=== TASK INSTRUCTIONS ===
Work through the entries below and show every line in which "output" is found.

BEGIN DATASET CONTENT

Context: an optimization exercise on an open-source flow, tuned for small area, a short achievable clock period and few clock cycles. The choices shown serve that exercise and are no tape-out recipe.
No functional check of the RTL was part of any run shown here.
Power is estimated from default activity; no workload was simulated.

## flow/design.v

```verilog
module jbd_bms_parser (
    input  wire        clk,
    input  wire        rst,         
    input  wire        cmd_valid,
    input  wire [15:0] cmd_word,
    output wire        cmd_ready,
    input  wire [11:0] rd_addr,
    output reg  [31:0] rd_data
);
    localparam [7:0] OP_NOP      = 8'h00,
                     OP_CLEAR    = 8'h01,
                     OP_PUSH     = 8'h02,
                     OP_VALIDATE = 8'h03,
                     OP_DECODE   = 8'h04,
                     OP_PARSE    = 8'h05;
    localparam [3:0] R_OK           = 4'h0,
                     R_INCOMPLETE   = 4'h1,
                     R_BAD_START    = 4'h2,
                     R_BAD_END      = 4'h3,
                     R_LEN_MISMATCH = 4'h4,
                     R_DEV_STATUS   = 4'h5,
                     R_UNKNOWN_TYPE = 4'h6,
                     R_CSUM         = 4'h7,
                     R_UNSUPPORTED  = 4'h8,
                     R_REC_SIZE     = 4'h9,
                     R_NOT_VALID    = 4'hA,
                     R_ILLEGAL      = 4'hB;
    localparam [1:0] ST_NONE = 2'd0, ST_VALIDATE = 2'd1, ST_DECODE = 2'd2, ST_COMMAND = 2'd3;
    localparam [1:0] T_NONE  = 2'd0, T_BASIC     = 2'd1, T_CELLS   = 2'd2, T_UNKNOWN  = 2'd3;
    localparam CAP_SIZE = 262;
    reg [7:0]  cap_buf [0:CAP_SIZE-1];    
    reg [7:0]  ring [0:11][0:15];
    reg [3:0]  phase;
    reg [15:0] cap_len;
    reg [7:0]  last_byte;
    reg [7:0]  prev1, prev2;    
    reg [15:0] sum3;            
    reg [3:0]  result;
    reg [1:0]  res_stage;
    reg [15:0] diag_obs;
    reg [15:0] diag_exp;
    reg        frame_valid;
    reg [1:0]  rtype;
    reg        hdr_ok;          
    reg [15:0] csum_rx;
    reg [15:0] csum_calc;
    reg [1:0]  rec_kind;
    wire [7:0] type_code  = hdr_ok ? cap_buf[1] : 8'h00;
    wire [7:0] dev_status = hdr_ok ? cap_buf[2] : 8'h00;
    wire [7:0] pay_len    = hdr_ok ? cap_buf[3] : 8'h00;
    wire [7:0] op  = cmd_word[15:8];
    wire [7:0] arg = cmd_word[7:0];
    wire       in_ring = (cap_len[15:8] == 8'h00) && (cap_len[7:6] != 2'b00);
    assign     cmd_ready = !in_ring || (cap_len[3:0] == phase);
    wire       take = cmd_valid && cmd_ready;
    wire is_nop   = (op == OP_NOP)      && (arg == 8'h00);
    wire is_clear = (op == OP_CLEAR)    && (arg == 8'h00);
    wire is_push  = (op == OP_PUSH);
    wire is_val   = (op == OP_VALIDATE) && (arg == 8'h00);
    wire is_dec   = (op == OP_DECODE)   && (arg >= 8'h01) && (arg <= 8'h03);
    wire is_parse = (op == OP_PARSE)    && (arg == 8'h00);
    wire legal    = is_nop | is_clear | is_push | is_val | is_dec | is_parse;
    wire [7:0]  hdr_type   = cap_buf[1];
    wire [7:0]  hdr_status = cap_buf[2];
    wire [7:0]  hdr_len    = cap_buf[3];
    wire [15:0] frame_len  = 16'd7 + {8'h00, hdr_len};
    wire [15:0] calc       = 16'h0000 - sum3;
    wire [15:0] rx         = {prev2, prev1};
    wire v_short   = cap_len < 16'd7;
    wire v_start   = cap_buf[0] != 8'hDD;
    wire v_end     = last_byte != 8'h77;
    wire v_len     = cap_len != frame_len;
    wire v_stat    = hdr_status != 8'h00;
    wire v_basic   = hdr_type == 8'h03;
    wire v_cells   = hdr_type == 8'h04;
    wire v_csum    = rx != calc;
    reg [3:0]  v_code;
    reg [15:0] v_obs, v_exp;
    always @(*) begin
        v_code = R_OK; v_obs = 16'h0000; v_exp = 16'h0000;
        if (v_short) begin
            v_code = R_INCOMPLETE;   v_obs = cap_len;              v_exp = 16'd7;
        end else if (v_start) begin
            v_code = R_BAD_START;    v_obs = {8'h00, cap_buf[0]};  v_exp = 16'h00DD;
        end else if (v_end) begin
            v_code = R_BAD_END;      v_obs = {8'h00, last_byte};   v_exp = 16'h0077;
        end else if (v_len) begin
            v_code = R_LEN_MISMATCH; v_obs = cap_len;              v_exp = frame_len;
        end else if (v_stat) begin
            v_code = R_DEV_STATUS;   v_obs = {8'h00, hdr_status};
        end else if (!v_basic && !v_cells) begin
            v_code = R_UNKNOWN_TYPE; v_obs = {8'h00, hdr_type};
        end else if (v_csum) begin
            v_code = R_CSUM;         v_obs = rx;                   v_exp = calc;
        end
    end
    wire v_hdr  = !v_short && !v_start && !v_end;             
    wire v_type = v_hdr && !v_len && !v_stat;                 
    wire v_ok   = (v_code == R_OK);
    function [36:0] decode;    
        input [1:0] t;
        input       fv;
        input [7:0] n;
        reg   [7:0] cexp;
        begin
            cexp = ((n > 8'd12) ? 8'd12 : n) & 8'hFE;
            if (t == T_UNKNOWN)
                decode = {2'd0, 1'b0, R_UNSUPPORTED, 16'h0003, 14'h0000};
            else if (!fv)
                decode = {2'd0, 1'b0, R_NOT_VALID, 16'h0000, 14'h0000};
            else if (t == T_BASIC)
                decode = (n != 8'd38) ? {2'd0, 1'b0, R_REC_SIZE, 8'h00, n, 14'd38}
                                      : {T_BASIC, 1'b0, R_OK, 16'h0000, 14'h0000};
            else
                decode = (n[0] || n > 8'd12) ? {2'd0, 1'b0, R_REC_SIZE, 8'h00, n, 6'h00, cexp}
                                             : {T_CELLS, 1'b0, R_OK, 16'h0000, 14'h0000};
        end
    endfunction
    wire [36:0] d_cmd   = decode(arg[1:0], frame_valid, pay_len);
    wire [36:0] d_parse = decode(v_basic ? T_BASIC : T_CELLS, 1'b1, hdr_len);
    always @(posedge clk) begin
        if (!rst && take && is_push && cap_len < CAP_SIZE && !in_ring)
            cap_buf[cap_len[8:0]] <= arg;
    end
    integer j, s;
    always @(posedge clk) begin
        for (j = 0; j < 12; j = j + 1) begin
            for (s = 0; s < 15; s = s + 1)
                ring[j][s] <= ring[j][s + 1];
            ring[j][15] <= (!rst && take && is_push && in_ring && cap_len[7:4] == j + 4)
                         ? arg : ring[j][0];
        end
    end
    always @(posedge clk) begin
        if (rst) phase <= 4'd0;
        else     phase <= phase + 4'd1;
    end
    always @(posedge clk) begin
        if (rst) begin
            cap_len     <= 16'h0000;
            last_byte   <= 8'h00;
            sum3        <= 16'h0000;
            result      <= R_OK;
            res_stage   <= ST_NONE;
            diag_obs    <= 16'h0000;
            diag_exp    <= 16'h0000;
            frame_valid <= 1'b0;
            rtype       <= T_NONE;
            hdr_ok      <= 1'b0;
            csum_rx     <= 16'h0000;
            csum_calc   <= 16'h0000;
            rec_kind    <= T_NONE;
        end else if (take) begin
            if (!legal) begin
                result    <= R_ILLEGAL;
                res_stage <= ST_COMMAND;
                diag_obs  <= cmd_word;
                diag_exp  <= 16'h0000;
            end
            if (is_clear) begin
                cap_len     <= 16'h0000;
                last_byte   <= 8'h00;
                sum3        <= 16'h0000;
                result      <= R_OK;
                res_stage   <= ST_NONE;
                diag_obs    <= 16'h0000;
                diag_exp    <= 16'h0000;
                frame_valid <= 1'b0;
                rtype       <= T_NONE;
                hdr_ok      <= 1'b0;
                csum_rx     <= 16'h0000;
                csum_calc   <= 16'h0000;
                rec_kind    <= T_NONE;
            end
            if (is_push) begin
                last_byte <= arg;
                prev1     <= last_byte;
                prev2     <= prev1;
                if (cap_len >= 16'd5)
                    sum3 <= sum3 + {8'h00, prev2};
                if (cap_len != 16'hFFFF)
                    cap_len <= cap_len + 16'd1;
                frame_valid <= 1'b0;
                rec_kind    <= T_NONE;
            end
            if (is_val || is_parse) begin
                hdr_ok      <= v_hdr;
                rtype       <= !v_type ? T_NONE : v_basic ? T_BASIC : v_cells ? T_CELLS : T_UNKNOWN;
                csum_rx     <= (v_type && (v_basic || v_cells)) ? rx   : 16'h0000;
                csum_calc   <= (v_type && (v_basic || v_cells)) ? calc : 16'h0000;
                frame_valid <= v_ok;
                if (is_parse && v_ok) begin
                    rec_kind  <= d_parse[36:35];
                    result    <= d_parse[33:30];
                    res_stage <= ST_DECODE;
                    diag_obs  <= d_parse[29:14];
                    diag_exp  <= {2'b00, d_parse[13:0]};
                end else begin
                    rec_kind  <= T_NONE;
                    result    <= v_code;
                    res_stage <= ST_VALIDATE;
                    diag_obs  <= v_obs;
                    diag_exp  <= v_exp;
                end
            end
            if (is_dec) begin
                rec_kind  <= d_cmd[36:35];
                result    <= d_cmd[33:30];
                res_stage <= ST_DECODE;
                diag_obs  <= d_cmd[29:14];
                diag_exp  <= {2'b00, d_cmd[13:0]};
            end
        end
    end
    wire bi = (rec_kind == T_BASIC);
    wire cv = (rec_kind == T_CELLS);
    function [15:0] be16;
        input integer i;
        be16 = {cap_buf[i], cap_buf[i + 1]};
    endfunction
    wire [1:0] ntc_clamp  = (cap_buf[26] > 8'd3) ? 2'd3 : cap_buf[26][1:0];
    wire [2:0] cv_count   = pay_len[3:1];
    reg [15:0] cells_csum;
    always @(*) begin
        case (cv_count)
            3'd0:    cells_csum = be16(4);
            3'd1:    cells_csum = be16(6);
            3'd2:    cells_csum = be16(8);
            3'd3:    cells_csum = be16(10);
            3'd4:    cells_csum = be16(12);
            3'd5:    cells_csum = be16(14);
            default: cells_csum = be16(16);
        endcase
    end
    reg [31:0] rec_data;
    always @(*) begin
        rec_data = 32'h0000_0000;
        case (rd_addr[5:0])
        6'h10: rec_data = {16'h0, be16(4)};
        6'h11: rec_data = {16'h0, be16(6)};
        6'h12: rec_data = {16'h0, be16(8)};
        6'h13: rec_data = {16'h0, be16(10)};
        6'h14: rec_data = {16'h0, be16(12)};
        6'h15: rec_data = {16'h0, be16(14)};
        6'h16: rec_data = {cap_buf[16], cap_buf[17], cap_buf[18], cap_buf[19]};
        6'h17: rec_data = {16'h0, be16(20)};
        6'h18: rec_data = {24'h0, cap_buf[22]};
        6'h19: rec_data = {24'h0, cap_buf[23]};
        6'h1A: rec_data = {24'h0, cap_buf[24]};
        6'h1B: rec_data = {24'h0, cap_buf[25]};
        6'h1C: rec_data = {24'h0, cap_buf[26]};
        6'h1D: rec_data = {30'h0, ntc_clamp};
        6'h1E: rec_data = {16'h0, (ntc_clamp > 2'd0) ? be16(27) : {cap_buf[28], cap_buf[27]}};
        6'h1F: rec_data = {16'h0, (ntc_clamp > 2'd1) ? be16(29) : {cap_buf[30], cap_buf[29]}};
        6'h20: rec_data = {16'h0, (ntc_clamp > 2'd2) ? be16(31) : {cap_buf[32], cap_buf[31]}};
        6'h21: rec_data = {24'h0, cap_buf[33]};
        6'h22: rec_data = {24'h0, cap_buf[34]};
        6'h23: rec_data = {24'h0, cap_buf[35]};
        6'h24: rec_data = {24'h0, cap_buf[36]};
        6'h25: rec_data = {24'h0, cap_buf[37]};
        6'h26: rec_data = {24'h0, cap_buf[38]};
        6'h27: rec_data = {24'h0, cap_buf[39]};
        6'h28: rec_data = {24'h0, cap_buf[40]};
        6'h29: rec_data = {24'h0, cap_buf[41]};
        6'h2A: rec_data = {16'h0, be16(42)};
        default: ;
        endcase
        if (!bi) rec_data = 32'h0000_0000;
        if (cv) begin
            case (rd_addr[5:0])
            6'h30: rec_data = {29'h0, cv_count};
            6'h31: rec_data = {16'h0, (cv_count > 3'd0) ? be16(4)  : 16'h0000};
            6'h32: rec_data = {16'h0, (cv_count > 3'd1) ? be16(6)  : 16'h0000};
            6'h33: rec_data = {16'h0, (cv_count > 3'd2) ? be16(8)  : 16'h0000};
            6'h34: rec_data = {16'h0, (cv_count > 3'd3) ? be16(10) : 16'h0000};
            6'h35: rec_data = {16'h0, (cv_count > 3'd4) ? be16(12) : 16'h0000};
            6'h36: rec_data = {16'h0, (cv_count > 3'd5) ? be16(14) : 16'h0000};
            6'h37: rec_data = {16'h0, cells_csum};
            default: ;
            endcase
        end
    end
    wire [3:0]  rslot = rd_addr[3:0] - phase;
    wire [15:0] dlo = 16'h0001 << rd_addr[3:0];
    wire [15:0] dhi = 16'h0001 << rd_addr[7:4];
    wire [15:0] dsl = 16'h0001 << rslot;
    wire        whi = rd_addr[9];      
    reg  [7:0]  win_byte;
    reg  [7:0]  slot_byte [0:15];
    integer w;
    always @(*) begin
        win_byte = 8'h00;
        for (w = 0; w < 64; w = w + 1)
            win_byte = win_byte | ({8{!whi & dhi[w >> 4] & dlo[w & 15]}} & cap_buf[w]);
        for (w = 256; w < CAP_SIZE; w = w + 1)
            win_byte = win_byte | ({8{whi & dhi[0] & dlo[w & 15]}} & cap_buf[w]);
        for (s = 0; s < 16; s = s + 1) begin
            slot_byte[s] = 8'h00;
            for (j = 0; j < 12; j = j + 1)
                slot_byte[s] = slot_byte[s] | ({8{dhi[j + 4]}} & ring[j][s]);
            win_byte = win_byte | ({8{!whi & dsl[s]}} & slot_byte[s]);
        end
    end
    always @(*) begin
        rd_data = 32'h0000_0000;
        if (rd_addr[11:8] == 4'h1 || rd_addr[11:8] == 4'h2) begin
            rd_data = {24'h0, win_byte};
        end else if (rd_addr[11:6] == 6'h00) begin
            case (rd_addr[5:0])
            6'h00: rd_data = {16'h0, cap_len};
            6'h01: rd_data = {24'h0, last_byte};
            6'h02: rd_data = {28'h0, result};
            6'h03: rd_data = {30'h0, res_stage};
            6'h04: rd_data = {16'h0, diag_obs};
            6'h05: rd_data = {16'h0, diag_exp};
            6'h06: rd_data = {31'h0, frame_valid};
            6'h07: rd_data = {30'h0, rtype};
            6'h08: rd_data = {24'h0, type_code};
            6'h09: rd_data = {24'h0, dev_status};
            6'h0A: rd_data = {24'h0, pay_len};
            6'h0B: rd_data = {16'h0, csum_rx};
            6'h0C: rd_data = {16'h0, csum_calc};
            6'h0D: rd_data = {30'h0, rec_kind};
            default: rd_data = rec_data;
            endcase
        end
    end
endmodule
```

END DATASET CONTENT

=== ANSWER SECTION ===
    output wire        cmd_ready,
    output reg  [31:0] rd_data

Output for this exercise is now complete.